Depending on the nature of the goods, we recommend that you consider retention of title of the goods or consider establishing a floating charge as security for any future payments.
Further, we generally recommend limiting any credit to customers during the period of returning to business.
Depending on the contractual conditions between the supplier and the customer, the supplier may change the period of credit or require down payment in whole or in part of the purchase price upon delivery.
Depending on the contractual conditions between the supplier and the customer, the supplier may require a standing bank guarantee or similar covering any amount the customer owes to the supplier.
Depending on the relation between the supplier and the customer, the supplier should keep an ongoing dialogue with the customer to keep the supplier updated on the customer’s financial situation. Accordingly, the supplier has a better opportunity to assess the solvency and mitigate the risk of delivering goods on credit.
We recommend that you keep a close dialogue with all suppliers essential to your business.
Avoid making any upfront payments to secure necessary deliveries.
Depending on the contractual conditions between the supplier and the customer, the customer may seek to expand the period of credit. In any case, the customer should not make any prepayments before the goods have been delivered.
If prepayment is made by the customer, the customer must secure the individualization of the goods as soon as possible to secure the title to the goods in case the supplier is declared bankrupt before the goods are delivered.
In general, the legal disputes will be determined based on the facts at the time of the commencement of the dispute. As such, if the dispute is for example due to a matter of force majeure, it will still need to be decided by the courts so generally legal disputes will not be affected by restrictions being lifted.
We always recommend that you try to seek an amicable solution to a dispute with your suppliers or customers to secure and maintain future business relations.
Irrespective of restrictions being lifted, the disputes will continue with the courts until they have been settled or until the court has made its decision.
In any circumstance, you should give notice to your contracting party if you have suffered a loss under the contract.
Depending on the position of your contracting party, you should contact your legal advisor to seek guidance to initiate legal proceedings.
Danish law does provide for mass claims being raised. However, our view is that the risk of facing mass claims due to COVID-19 or the restrictions is very limited.

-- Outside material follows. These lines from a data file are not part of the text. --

### src/rtl/mdr_mem_port.sv
//------------------------------------------------------------------------------
// mdr_mem_port
//   Memory Data Register with a memory handshake port. The MDR can be loaded
//   directly from the internal bus in one cycle, or filled or stored through a
//   request/acknowledge memory transaction run by a small FSM
//   (IDLE -> RD/WR -> DONE -> IDLE). The control unit issues a command while
//   the port is idle and then waits for the one-cycle done pulse.
//
//   Build option:
//     MDR_TIMEOUT_EN  when defined, a pending RD/WR is abandoned after TIMEOUT
//                     cycles without mem_ack. The port then finishes through
//                     DONE and raises the sticky err flag. When undefined,
//                     RD/WR wait for mem_ack indefinitely and err is tied to 0.
//
// Parameters
//   DATA_W   width of MDR, bus and memory data
//   ADDR_W   width of memory address
//   TIMEOUT  wait limit in cycles for mem_ack (timeout build only), >= 1
//
// Ports
//   clk        clock, all state changes on the rising edge
//   clear      synchronous active-high reset
//   MDRin      load command; with Read=0 loads busMuxOut, with Read=1 reads memory
//   Read       source select for MDRin
//   Write      memory write command (stores MDR); MDRin has priority
//   addr       transaction address, captured when a RD/WR command is accepted
//   busMuxOut  internal bus data
//   mem_rdata  memory read data, valid together with mem_ack
//   mem_ack    memory completion
//   mem_req    memory request, high for the whole RD/WR state
//   mem_we     1 = write transaction, 0 = read
//   mem_addr   captured transaction address
//   mem_wdata  write data (always the MDR contents)
//   mdr_out    MDR contents, drives the internal bus
//   busy       high in RD, WR and DONE
//   done       one-cycle pulse when a memory transaction finishes
//   err        timeout flag, sticky until the next accepted RD/WR command
//------------------------------------------------------------------------------
module mdr_mem_port #(
   parameter int DATA_W  = 32,
   parameter int ADDR_W  = 9,
   parameter int TIMEOUT = 15
) (
   input  logic              clk,
   input  logic              clear,
   input  logic              MDRin,
   input  logic              Read,
   input  logic              Write,
   input  logic [ADDR_W-1:0] addr,
   input  logic [DATA_W-1:0] busMuxOut,
   input  logic [DATA_W-1:0] mem_rdata,
   input  logic              mem_ack,
   output logic              mem_req,
   output logic              mem_we,
   output logic [ADDR_W-1:0] mem_addr,
   output logic [DATA_W-1:0] mem_wdata,
   output logic [DATA_W-1:0] mdr_out,
   output logic              busy,
   output logic              done,
   output logic              err
);

   typedef enum logic [1:0] {
      S_IDLE = 2'd0,
      S_RD   = 2'd1,
      S_WR   = 2'd2,
      S_DONE = 2'd3
   } state_t;

   state_t              r_state;
   state_t              w_state_nxt;
   logic [DATA_W-1:0]   r_mdr;
   logic [ADDR_W-1:0]   r_addr;

   logic                w_mem_busy;   // in RD or WR
   logic                w_load_bus;   // single-cycle MDR load from the bus
   logic                w_accept;     // RD/WR command accepted this edge
   logic                w_load_rd;    // read data returned this edge
   logic                w_expired;    // wait limit reached this cycle

   if (TIMEOUT < 1) begin : g_timeout_check
      $error("mdr_mem_port: TIMEOUT must be >= 1");
   end

   assign w_mem_busy = (r_state == S_RD) || (r_state == S_WR);

   //---------------------------------------------------------------------------
   // Optional wait-limit counter
   //---------------------------------------------------------------------------
`ifdef MDR_TIMEOUT_EN
   localparam int CNT_W = $clog2(TIMEOUT + 1);

   logic [CNT_W-1:0] r_cnt;
   logic             r_err;
   logic             w_timeout;

   assign w_expired = (r_cnt == CNT_W'(TIMEOUT));
   // Ack at the limit edge wins: only an unanswered limit counts as a timeout.
   assign w_timeout = w_mem_busy && !mem_ack && w_expired;

   always_ff @(posedge clk) begin
      if (clear) begin
         r_cnt <= '0;
         r_err <= 1'b0;
      end else begin
         if (w_accept) begin
            r_cnt <= '0;
            r_err <= 1'b0;
         end else if (w_mem_busy && !w_expired) begin
            r_cnt <= r_cnt + CNT_W'(1);
         end
         if (w_timeout) begin
            r_err <= 1'b1;
         end
      end
   end

   assign err = r_err;
`else
   assign w_expired = 1'b0;
   assign err       = 1'b0;
`endif

   //---------------------------------------------------------------------------
   // State and data registers
   //---------------------------------------------------------------------------
   always_ff @(posedge clk) begin
      // NOTE: clocked state uses non-blocking assignments so every register
      // samples the values from before the edge, independent of statement order.
      if (clear) begin
         // NOTE: the data registers are reset as well, because an aborted
         // transaction must leave a zeroed MDR and address behind.
         r_state <= S_IDLE;
         r_mdr   <= '0;
         r_addr  <= '0;
      end else begin
         r_state <= w_state_nxt;
         if (w_load_bus) begin
            r_mdr <= busMuxOut;
         end else if (w_load_rd) begin
            r_mdr <= mem_rdata;
         end
         if (w_accept) begin
            r_addr <= addr;
         end
      end
   end

   //---------------------------------------------------------------------------
   // Next-state decode
   //---------------------------------------------------------------------------
   always_comb begin
      // NOTE: every signal gets a default before the case so no path leaves
      // it unassigned, which would otherwise infer a latch.
      w_state_nxt = r_state;
      w_load_bus  = 1'b0;
      w_accept    = 1'b0;
      w_load_rd   = 1'b0;

      case (r_state)
         S_IDLE: begin
            // MDRin outranks Write; a bus load completes without a done pulse.
            if (MDRin) begin
               if (Read) begin
                  w_accept    = 1'b1;
                  w_state_nxt = S_RD;
               end else begin
                  w_load_bus  = 1'b1;
               end
            end else if (Write) begin
               w_accept    = 1'b1;
               w_state_nxt = S_WR;
            end
         end
         S_RD: begin
            if (mem_ack) begin
               w_load_rd   = 1'b1;
               w_state_nxt = S_DONE;
            end else if (w_expired) begin
               w_state_nxt = S_DONE;
            end
         end
         S_WR: begin
            if (mem_ack || w_expired) begin
               w_state_nxt = S_DONE;
            end
         end
         S_DONE: begin
            w_state_nxt = S_IDLE;
         end
         default: begin
            w_state_nxt = S_IDLE;
         end
      endcase
   end

   //---------------------------------------------------------------------------
   // Outputs, decoded from registered state only
   //---------------------------------------------------------------------------
   assign mem_req   = w_mem_busy;
   assign mem_we    = (r_state == S_WR);
   assign mem_addr  = r_addr;
   assign mem_wdata = r_mdr;
   assign mdr_out   = r_mdr;
   assign busy      = (r_state != S_IDLE);
   assign done      = (r_state == S_DONE);

endmodule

We recommend that you record the changes made to contracts due to COVID-19 and incorporate the changes in future contract management to be prepared if a situation like the COVID-19 occurs.
During the process of returning to normal, we recommend you consider managing your contracts in accordance with previous principles and refrain from deviations from previous processes in order not to expose the business to unnecessary risks.
We recommend considering the wording in the force majeure clause to include specific and relevant wording related to pandemic situations like the COVID-19.
If you supply products, we recommend you include the COVID-19 situation in the definitions of force majeure in relevant contracts. If you are a customer on the other hand, we recommend you exclude such wording to secure delivery and remedies in the event of non-delivery.